◆ **WORK ORDER**: Determine the number of lines in the data below that contain the string "instances", and respond with that number alone.

BEGIN

==> config.mk <==
export PLATFORM = sky130hd
export DESIGN_NAME = instruction_fetch_unit
export DESIGN_NICKNAME = d
export VERILOG_FILES = /design/src/rtl/instruction_fetch_unit.sv
export SDC_FILE = /design/constraint.sdc
export NUM_CORES = 1
export LEC_CHECK = 0
export CAP_MARGIN = 20
export CELL_PAD_IN_SITES_DETAIL_PLACEMENT = 1
export CELL_PAD_IN_SITES_GLOBAL_PLACEMENT = 1
export CORE_MARGIN = 2
export CORE_UTILIZATION = 29
export CTS_CLUSTER_SIZE = 28
export DETAILED_ROUTE_END_ITERATION = 7
export PLACE_DENSITY_LB_ADDON = 0.1
export SYNTH_ARGS = -nofsm -noshare
export SYNTH_HDL_FRONTEND = slang
export SYNTH_SLANG_ARGS = --single-unit
==> constraint.sdc <==
create_clock -name clk -period 2.65 [get_ports clk]
set_clock_uncertainty 0.05 [all_clocks]
set_input_delay 0.795 -clock clk [delete_from_list [all_inputs] [get_ports clk]]
set_output_delay 0.795 -clock clk [all_outputs]
set_load 0.02 [all_outputs]
==> src/rtl/instruction_fetch_unit.sv <==
// Instruction fetch front end: PC, single-outstanding memory read, valid/ready hand-off to decode.
// Optional FETCH_PERF_CNT_EN adds fetch_cnt/stall_cnt performance counters.
module instruction_fetch_unit #(
  parameter int                ADDR_W       = 16,
  parameter int                DATA_W       = 16,
  parameter logic [ADDR_W-1:0] RESET_VECTOR = {ADDR_W{1'b0}}
) (
  input  logic              clk,
  input  logic              reset,
  input  logic              en,
  output logic [ADDR_W-1:0] mem_addr,
  output logic              mem_rd,
  input  logic              mem_rdy,
  input  logic [DATA_W-1:0] mem_data,
  output logic [DATA_W-1:0] inst_data,
  output logic [ADDR_W-1:0] inst_pc,
  output logic              inst_valid,
  input  logic              inst_ready,
  input  logic              pc_ld,
  input  logic [ADDR_W-1:0] pc_in,
  output logic [ADDR_W-1:0] pc
`ifdef FETCH_PERF_CNT_EN
  ,
  output logic [15:0]       fetch_cnt,
  output logic [15:0]       stall_cnt
`endif
);

  typedef enum logic [1:0] {IDLE = 2'd0, REQ = 2'd1, HOLD = 2'd2} state_t;

  localparam logic [ADDR_W-1:0] ALIGN_MASK = {{(ADDR_W-1){1'b1}}, 1'b0};
  localparam logic [ADDR_W-1:0] PC_STEP    = {{(ADDR_W-2){1'b0}}, 2'b10};

  state_t              state_r, state_s;
  logic [ADDR_W-1:0]   pc_r, pc_s;
  logic [ADDR_W-1:0]   mem_addr_r;
  logic                mem_rd_r, mem_rd_s;
  logic                discard_r, discard_s;
  logic [DATA_W-1:0]   inst_data_r, inst_data_s;
  logic [ADDR_W-1:0]   inst_pc_r, inst_pc_s;
  logic                inst_valid_r, inst_valid_s;

  // Next-state, next-PC and output-register decode for the fetch FSM.
  always_comb begin
    state_s      = state_r;
    pc_s         = pc_r;
    mem_rd_s     = 1'b0;
    discard_s    = discard_r;
    inst_data_s  = inst_data_r;
    inst_pc_s    = inst_pc_r;
    inst_valid_s = inst_valid_r;

    case (state_r)
      IDLE: begin
        if (en) begin
          state_s  = REQ;
          mem_rd_s = 1'b1;
        end else begin
          state_s  = IDLE;
        end
      end
      REQ: begin
        if (discard_r) begin
          // A redirected request is still owed one response; swallow it, then reissue.
          if (mem_rdy) begin
            discard_s = 1'b0;
            if (en) begin
              mem_rd_s = 1'b1;
            end else begin
              state_s  = IDLE;
            end
          end else begin
            mem_rd_s = 1'b0;
          end
        end else if (pc_ld) begin
          if (mem_rdy) begin
            mem_rd_s = 1'b1;
          end else begin
            discard_s = 1'b1;
          end
        end else if (mem_rdy) begin
          inst_data_s  = mem_data;
          inst_pc_s    = mem_addr_r;
          inst_valid_s = 1'b1;
          pc_s         = pc_r + PC_STEP;
          state_s      = HOLD;
        end else begin
          mem_rd_s = 1'b1;
        end
      end
      HOLD: begin
        if (pc_ld || (inst_valid_r && inst_ready)) begin
          inst_valid_s = 1'b0;
          if (en) begin
            state_s  = REQ;
            mem_rd_s = 1'b1;
          end else begin
            state_s  = IDLE;
          end
        end else begin
          state_s = HOLD;
        end
      end
      default: begin
        state_s      = IDLE;
        discard_s    = 1'b0;
        inst_valid_s = 1'b0;
      end
    endcase

    if (pc_ld) begin
      pc_s = pc_in & ALIGN_MASK;
    end else begin
      pc_s = pc_s;
    end
  end

  // State and output registers; mem_addr shadows the PC so it is stable across a request.
  always_ff @(posedge clk) begin
    if (reset) begin
      state_r      <= IDLE;
      pc_r         <= RESET_VECTOR & ALIGN_MASK;
      mem_addr_r   <= {ADDR_W{1'b0}};
      mem_rd_r     <= 1'b0;
      discard_r    <= 1'b0;
      inst_data_r  <= {DATA_W{1'b0}};
      inst_pc_r    <= {ADDR_W{1'b0}};
      inst_valid_r <= 1'b0;
    end else begin
      state_r      <= state_s;
      pc_r         <= pc_s;
      mem_addr_r   <= pc_s;
      mem_rd_r     <= mem_rd_s;
      discard_r    <= discard_s;
      inst_data_r  <= inst_data_s;
      inst_pc_r    <= inst_pc_s;
      inst_valid_r <= inst_valid_s;
    end
  end

  assign pc         = pc_r;
  assign mem_addr   = mem_addr_r;
  assign mem_rd     = mem_rd_r;
  assign inst_data  = inst_data_r;
  assign inst_pc    = inst_pc_r;
  assign inst_valid = inst_valid_r;

`ifdef FETCH_PERF_CNT_EN
  logic [15:0] fetch_cnt_r;
  logic [15:0] stall_cnt_r;

  // Delivered-word and memory-wait counters, both free-running with natural wrap.
  always_ff @(posedge clk) begin
    if (reset) begin
      fetch_cnt_r <= 16'h0000;
      stall_cnt_r <= 16'h0000;
    end else begin
      if (inst_valid_r && inst_ready) begin
        fetch_cnt_r <= fetch_cnt_r + 16'h0001;
      end else begin
        fetch_cnt_r <= fetch_cnt_r;
      end
      if ((state_r == REQ) && !mem_rdy) begin
        stall_cnt_r <= stall_cnt_r + 16'h0001;
      end else begin
        stall_cnt_r <= stall_cnt_r;
      end
    end
  end

  assign fetch_cnt = fetch_cnt_r;
  assign stall_cnt = stall_cnt_r;
`else
  // No performance counters in this build.
`endif

endmodule

Yosys cells after proc, flatten, opt, wreduce, memory -nomap -nowiden
Cells that the tools add are included.
{"block": "totals", "regBits": 53, "inputBits": 38, "output_inout_bits": 66, "word_cells": 63}
{"block": "classes", "add_sub_neg": 1, "n_eq_ne": 11, "muxes": 28, "bitwise": 3, "reduce_logical": 12}
{"cell": "16-bit 2-to-1 mux", "n": 4}
{"cell": "16-bit by 2-bit adder with 16-bit output, second input constant", "n": 1}
{"cell": "1-bit 2-to-1 mux", "n": 14}
{"cell": "2-bit 2-to-1 mux", "n": 6}
{"cell": "3-bit != test, second input constant", "n": 4}
{"cell": "2-bit != test, second input constant", "n": 5}
{"cell": "4-bit AND reduction", "n": 2}
{"cell": "1-bit one-hot mux with 3 select lines", "n": 2}
{"cell": "2-bit one-hot mux with 3 select lines", "n": 1}
{"cell": "3-bit AND reduction", "n": 2}
{"cell": "5-bit AND reduction", "n": 1}
{"cell": "2-bit nonzero test", "n": 2}
{"cell": "2-bit OR reduction", "n": 2}
{"cell": "1-bit inverter", "n": 3}
{"cell": "2-bit by 1-bit equality test with 1-bit output, second input constant", "n": 1}
{"cell": "2-bit equality test, second input constant", "n": 1}
{"cell": "2-bit logical NOT", "n": 1}
{"cell": "1-bit one-hot mux with 2 select lines", "n": 1}
{"cell": "1-bit logical AND", "n": 1}
{"cell": "1-bit logical OR", "n": 1}

Depth between registers and ports, before layout
Gate-level depths: netlist of run 1.
{"block": "logic_depth", "ltp_word": 5, "ltp_mapped": 8, "depth_no_buf": 6}

Least setup slack after synthesis of run 1
OpenSTA, ideal clock, no wires.
{"block": "synth_path", "kind": "in2reg", "start": "in pc_ld", "end": "reg mem_addr_r[7], in the netlist mem_addr[7]", "setup_ns": 0.086, "arrival_ns": 2.070, "required_time_ns": 2.514, "path_slack_ns": 0.445, "stages": 8, "path_buffers": 3, "cell_sequence": "inv_1 -> clkbuf_1 -> ha_1 -> clkbuf_1 -> a21oi_1 -> buf_2 -> a21oi_1 -> a211oi_1"}
{"block": "synth_via", "elab_chain_cells": 2, "elab_cells_between_ends": 5, "classes_between": "eq/ne (1); mux (1); reduce/logical (3)"}
{"element": "start, declared", "line_no": "19", "source": "input logic pc_ld,"}
{"element": "2-bit != test (no source line) / 2-bit nonzero test (equally long branches)"}
{"element": "3-bit AND reduction (no source line)"}
{"element": "end signal, assigned", "line_no": "123", "source": "mem_addr_r <= {ADDR_W{1'b0}};"}
{"element": "end signal, assigned", "line_no": "132", "source": "mem_addr_r <= pc_s;"}
{"element": "end, declared", "line_no": "36", "source": "logic [ADDR_W-1:0] mem_addr_r;"}
Several ways; a longest one is shown, not always the timed one.
A chain may end at the register's enable or synchronous reset.

==> results of run 1 <==
==> sequential cells by signal, indices dropped and copies added (netlist names) <==
| register | cells |
|---|---|
| mem_rd | 1 |
| inst_valid | 1 |
| inst_pc | 15 |
| inst_data | 16 |
| discard_r | 1 |
| state_r | 2 |
| mem_addr | 15 |
==> worst min-delay path by stage <==
stage                                   start  depth (start not counted)                         to  slack (ns)
floorplan           inst_data[0]$_SDFFE_PP0P_                          2  inst_data[0]$_SDFFE_PP0P_        0.48
global route          inst_pc[9]$_SDFFE_PP0P_                          2    inst_pc[9]$_SDFFE_PP0P_        0.43
global placement    inst_data[4]$_SDFFE_PP0P_                          2  inst_data[4]$_SDFFE_PP0P_        0.39
CTS                   inst_pc[5]$_SDFFE_PP0P_                          2    inst_pc[5]$_SDFFE_PP0P_        0.41
detailed placement    inst_pc[5]$_SDFFE_PP0P_                          2    inst_pc[5]$_SDFFE_PP0P_        0.40
finish              inst_data[0]$_SDFFE_PP0P_                          2  inst_data[0]$_SDFFE_PP0P_        0.41
==> cell families (layout without fill, tap and decap cells) <==
group | count (synthesis) | after routing | share of synthesized area
buf+inv | 46 | 126 | 0.100
mux | 1 | 1 | 0.00414
fa+ha+maj | 3 | 3 | 0.0155
compound gates | 87 | 87 | 0.218
flops | 51 | 51 | 0.422
simple gates | 129 | 129 | 0.238
other cells | 1 | 3 | 0.00155
==> cells in the mapped netlist (4+ instances only) <==
| cell | instances |
|---|---|
| nor3_1 | 5 |
| o21ai_0 | 11 |
| clkbuf_1 | 18 |
| nand3_1 | 13 |
| or3_1 | 5 |
| a22o_1 | 4 |
| dfxtp_1 | 51 |
| nor2_1 | 14 |
| inv_1 | 7 |
| buf_4 | 18 |
| a21oi_1 | 45 |
| or4_1 | 4 |
| nand2_1 | 74 |
| a211oi_1 | 4 |
==> layout make-up <==
type | instances | area, um2
fillers | 990 | 4590
multi-input cells | 223 | 1170
repair buffers | 112 | 1100
flip-flops and latches | 51 | 1020
well taps | 105 | 131
clock buffers | 6 | 72.6
clock inverters | 1 | 30.0
inverters | 7 | 26.3
==> cells in the final DEF (no fill, tap or decap), types with 5 or more instances in the layout <==
master,count
clkdlybuf4s50_1,98
nand3_1,13
or3_1,5
nor2_1,14
buf_4,12
a21oi_1,45
o21ai_0,11
inv_1,7
clkbuf_8,5
nand2_1,74
dfxtp_1,51
==> power groups by stage <==
| stage | clock network, mW | logic [mW] | registers, mW |
|---|---|---|---|
| after floorplan | 0 | 0.165 | 0.880 |
| after global placement | 0 | 0.353 | 0.863 |
| after detailed placement | 0 | 0.356 | 0.864 |
| after CTS | 0.555 | 0.358 | 0.847 |
| after global routing | 0.579 | 0.385 | 0.855 |
| final | 0.537 | 0.355 | 0.846 |
==> routing by layer <==
metal / vias to the layer above / global-route usage
met5: - / 0
met4: 0 / 0.0435
met3: 7 / 0.0395
met2: 81 / 0.275
met1: 1173 / 0.227
li1: 1243 / -
==> results.yml, run 1 <==
logic_synthesis:
  ys.flop_type: "dfxtp_1"
  syn_area_um2: 2420
  yosysWarnings: 0
  synth_area_leaders: "dfxtp_1, nand2_1, a21oi_1"
  synth_cell_types: 41
  async_flop_share: 0
  avgSynthCellArea_um2: 7.60
  synth_edf_count: 0
  netlist.top_cell.by_area: "dfxtp_1"
  synth-seq-cells: 51
  synth-seq-area-share: 0.422
  synth_top_area_frac: 0.422
  synth_cells: 318
worst_setup_path:
  arrival_ns: 1.55
  cp-startpoint: "mem_addr[1]$_SDFFE_PP0P_"
  cp_max_fo: 10
  r2r_end: "mem_addr[15]$_SDFFE_PP0P_"
  critPathKind: "register to output port"
  crit_end: "pc[1]"
  endpoint_kind: "output port"
  crit_cells: 1
  r2r_cells: 5
  worst_setup_path_start_kind: "register"
  rrSetupSlack_ns: 0.49
  path_buf_inv: 1
  slowest_stage: "clkdlybuf4s50_1"
  r2r_start: "mem_addr[1]$_SDFFE_PP0P_"
  crit_family: "buffers and inverters"
  crit_required_ns: 1.81
  max_stage_delay_ns: 0.68
  crit_chain: "clkdlybuf4s50_1"
detailed_routing:
  wl_per_cell_um: 15.3
  drtAntennaViolNets: 0
  wirelength_met1_um: 3590
  dr.pass1.iters: 4
  wl_met3_um: 505
  drt_iter0_markers: 66
  vias_per_cell: 4.96
  met2_length_um: 3530
  routed_wl_um: 7720
  drc_errors: 0
  vias: 2504
  top_layer: "met4"
timing:
  finalCriticalPeriod_ns: 2.39
  fin_tns_setup_ns: 0
  setup_violations: 0
  whs_ns: 0.408
  slew_headroom: 0.609
  worst_pin_slew_ns: 0.586
  drv_slew: 0
  finalHoldViolCount: 0
  max_freq_ghz: 0.418
  period_share: 0.902
  rsz0062_at_grt: "false"
  setup_ws_ns: 0.259
clock_tree:
  clk_pin_slew_worst_paths_ns: 0.09
  cts_tree: "done"
  cts_inserted_buffers: 5
  ctsLongestPathBuffers: 2
  cts_resized: 0
  cts_setup_buffers: 0
  worstSkewPairLatency_ns: 0.31
  h-tree-depth: 2
  ctsHoldBuffers: 0
  cts_root_buffer: "clkbuf_8"
  cts.sinks: 51
final_layout:
  syn_to_final_growth_pct: 46.6
  fin_nets: 441
  diodes: 0
  finish.instance_area_um2: 3540
  post-route-util: 0.436
  drive_gt1_frac: 0.0550
  fin_cells: 505
pwr:
  seqPwrFrac: 0.487
  power_frac_comb: 0.204
  p_per_area_nw_per_um2: 490
  power.total_mw: 1.74
  clockPowerShare: 0.309
  power.internal_mw: 1.25
  p_leak_nw: 1.23
  ir_worst_vdd_mv: 0.240
  p_sw_frac: 0.282
  netSwitchingPower_mw: 0.490
placed_design:
  place_inst: 498
  placed_area_um2: 3440
  dp_worst_setup_slack_ns: 0.0254
  hpwl_um: 5380
  portBuffers: 99
  globalplace.congestion: 0.775
flow_run:
  drv_cap: 0
global_route:
  antenna_found_initial: 0
  grt_max_degree: 33
  grt_pass1_vias: 2453
  grt.total_usage: 0.169
  grt_first_pass_wirelength_um: 12100
  overflow: 0
status:
  status: "complete, no violations"
die:
  die_h_um: 95.3
  ios: 104
  rows: 33
  core-area_um2: 8130
  start_util: 0.297
  die_w_um: 95.3
  die_area_um2: 9080
min_path:
  min_path_type: "register to register"
No activity file was read; power rests on OpenSTA's default activity.
==> run 2: changes to the inputs <==
--- a/config.mk
+++ b/config.mk
@@ -5,6 +5,7 @@
 export SDC_FILE = /design/constraint.sdc
 export NUM_CORES = 1
 export LEC_CHECK = 0
+export ABC_CLOCK_PERIOD_IN_PS = 2650
 export CAP_MARGIN = 20
 export CELL_PAD_IN_SITES_DETAIL_PLACEMENT = 1
 export CELL_PAD_IN_SITES_GLOBAL_PLACEMENT = 1
==> constraint.sdc (replaced) <==
create_clock -name clk -period 2.65 [get_ports clk]
set_clock_uncertainty 0.05 [all_clocks]
set_input_delay 0.265 -clock clk [delete_from_list [all_inputs] [get_ports clk]]
set_output_delay 0.265 -clock clk [all_outputs]
set_load 0.02 [all_outputs]
==> run 2 against run 1 <==
First-iteration DRC count grew 18%. Utilization shrank 0.32 points. Sequential share of layout area grew 0.22 points. Routed wire length shrank 0.97%. Setup slack gained 0.34 ns. Clock power shrank 7.3%. Clock-buffer cell count grew 1. Flip-flop and latch count is the same. Hold slack lost 0.0018 ns. Largest cell class unchanged. Largest power group unchanged.
==> results.yml, run 2 (synthesized netlist as in run 1, its figures left out) <==
pwr:
  p_per_area_nw_per_um2: 482
  power.total_mw: 1.70
  ir_worst_vdd_mv: 0.259
  p_leak_nw: 1.22
final_layout:
  fin_cells: 504
  layout_common_cells: "clkdlybuf4s50_1, nand2_1, dfxtp_1"
  fin_nets: 439
  drive_gt1_frac: 0.0551
  finish.instance_area_um2: 3520
  largest_reg_flops: 16
  n_fill_cell: 978
  final_common_cell: "clkdlybuf4s50_1"
  syn_to_final_growth_pct: 45.5
  diodes: 0
worst_setup_path:
  r2r_cells: 4
  crit_required_ns: 2.83
  cp_max_fo: 11
  r2r_end: "mem_addr[15]$_SDFFE_PP0P_"
  worst_setup_path_start_kind: "input pin"
  critPathKind: "input pin to register"
  rrSetupSlack_ns: 0.64
  endpoint_kind: "register"
  slowest_stage: "clkdlybuf4s50_1"
  crit_chain: "clkdlybuf4s50_1, inv_1, ha_1, nor2_1, nand3_1, or4_1, o211ai_1"
  max_stage_delay_ns: 0.56
  r2r_start: "mem_addr[8]$_SDFFE_PP0P_"
  arrival_ns: 2.23
clock_tree:
  cts_setup_buffers: 0
  cts_root_buffer: "clkbuf_8"
  h-tree-depth: 2
  cts_tree: "done"
  cts_inserted_buffers: 5
  cts_resized: 0
  worstSkewPairLatency_ns: 0.30
  ctsLongestPathBuffers: 2
  ctsHoldBuffers: 0
  clk_pin_slew_worst_paths_ns: 0.09
  cts.sinks: 51
detailed_routing:
  drt_iter0_markers: 78
  vias_per_cell: 4.92
  routed_wl_um: 7640
  vias: 2482
  drtAntennaViolNets: 0
  drc_errors: 0
  wl_per_cell_um: 15.2
  dr.pass1.iters: 4
die:
  rows: 33
  ios: 104
  start_util: 0.297
  die_w_um: 95.3
  die_h_um: 95.3
  core-area_um2: 8130
  die_area_um2: 9080
global_route:
  grt.total_usage: 0.171
  grt_first_pass_wirelength_um: 12300
  overflow: 0
  grt_max_degree: 38
  grt_pass1_vias: 2435
  antenna_found_initial: 0
timing:
  finalCriticalPeriod_ns: 2.05
  setup_violations: 0
  rsz0062_at_grt: "false"
  finalHoldViolCount: 0
  period_share: 0.774
  worst_pin_slew_ns: 0.726
  whs_ns: 0.406
  slew_headroom: 0.516
  drv_slew: 0
  max_freq_ghz: 0.488
  fin_tns_setup_ns: 0
placed_design:
  globalplace.congestion: 0.754
  placed_area_um2: 3410
  hpwl_um: 5310
  portBuffers: 99
  place_inst: 496
min_path:
  hold-path-endpoint: "inst_data[12]$_SDFFE_PP0P_"
  whs_path_depth: 2
  holdCritStartpoint: "inst_data[12]$_SDFFE_PP0P_"
  min_path_type: "register to register"
status:
  status: "complete, no violations"
flow_run:
  drv_cap: 0
[run 2: changes by cell type in the layout (fill, tap and decap cells not counted), sizes merged]
cell | previous run | this run
buf | 14 | 12
bufinv | 1 | 0
clkbuf | 6 | 7
clkinvlp | 0 | 1
[run 2: critical path, delay by kind of cell]
kind / cells / cell delay, ns
AO/OA/AOI/OAI: 1 / 0.10
AND/OR/NAND/NOR: 3 / 0.82
buffers and inverters: 2 / 0.68
adder cells (fa/ha/maj): 1 / 0.36
[run 2: power by group]
group	internal [mW]	switching [mW]
registers	0.797	0.0418
logic	0.174	0.186
clock network	0.238	0.260
total	1.21	0.488
[run 2: metrics by stage]
| step | util | setup WS [ns] |
|---|---|---|
| after CTS | 0.432 | 0.560 |
| after global routing | 0.432 | 0.467 |
| final | 0.432 | 0.600 |
| after global placement | 0.420 | 0.325 |
| after floorplan | - | 0.635 |
| after detailed placement | 0.420 | 0.254 |
[run 2: how the worst max path moves through the flow]
stage | startpoint | endpoint | slack (ns) | cells past startpoint
2_1_floorplan | mem_addr[1]$_SDFFE_PP0P_ | mem_addr[15]$_SDFFE_PP0P_ | 0.64 | 5
3_3_place_gp | mem_rdy | mem_addr[12]$_SDFFE_PP0P_ | 0.33 | 7
4_1_cts | mem_rdy | mem_addr[12]$_SDFFE_PP0P_ | 0.56 | 7
5_1_grt | mem_rdy | mem_addr[12]$_SDFFE_PP0P_ | 0.47 | 7
3_5_place_dp | mem_rdy | mem_addr[12]$_SDFFE_PP0P_ | 0.25 | 7
6_report | mem_rdy | mem_addr[12]$_SDFFE_PP0P_ | 0.60 | 7
[run 2: cell type report]
type                       count  area (um2)  share of cell area
clock buffer                   7        96.3              0.0274
tap                          105         131              0.0374
multi-input combinational    223        1170               0.332
sequential                    51        1020               0.290
inverter                       7        26.3             0.00747
clock inverter                 1        7.51             0.00213
timing repair buffer         110        1070               0.304
[run 2: per-layer routing]
| layer | wire, um | share of wire | GRT usage |
|---|---|---|---|
| met5 | 0 | 0 | 0 |
| met1 | 3600 | 0.47 | 0.241 |
| met4 | 49 | 0.0064 | 0.0326 |
| met2 | 3530 | 0.46 | 0.272 |
| met3 | 456 | 0.060 | 0.0364 |
==> run 3: changes to the inputs <==
--- a/config.mk
+++ b/config.mk
@@ -5,7 +5,7 @@
 export SDC_FILE = /design/constraint.sdc
 export NUM_CORES = 1
 export LEC_CHECK = 0
-export ABC_CLOCK_PERIOD_IN_PS = 2650
+export ABC_CLOCK_PERIOD_IN_PS = 1950
 export CAP_MARGIN = 20
 export CELL_PAD_IN_SITES_DETAIL_PLACEMENT = 1
 export CELL_PAD_IN_SITES_GLOBAL_PLACEMENT = 1
==> constraint.sdc (replaced) <==
create_clock -name clk -period 1.95 [get_ports clk]
set_clock_uncertainty 0.05 [all_clocks]
set_input_delay 0.195 -clock clk [delete_from_list [all_inputs] [get_ports clk]]
set_output_delay 0.195 -clock clk [all_outputs]
set_load 0.02 [all_outputs]
==> run 3 against run 2 <==
Flip-flop and latch count unchanged. Utilization rose by 2.4 points. Power is 44% higher. Combinational power increased by 52%. Sequential power grew 33%. Clock power rose by 55%. Setup slack worse by 0.51 ns. Hold slack got worse by 0.18 ns.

END

◆ **SOLVED PROBLEM**: 4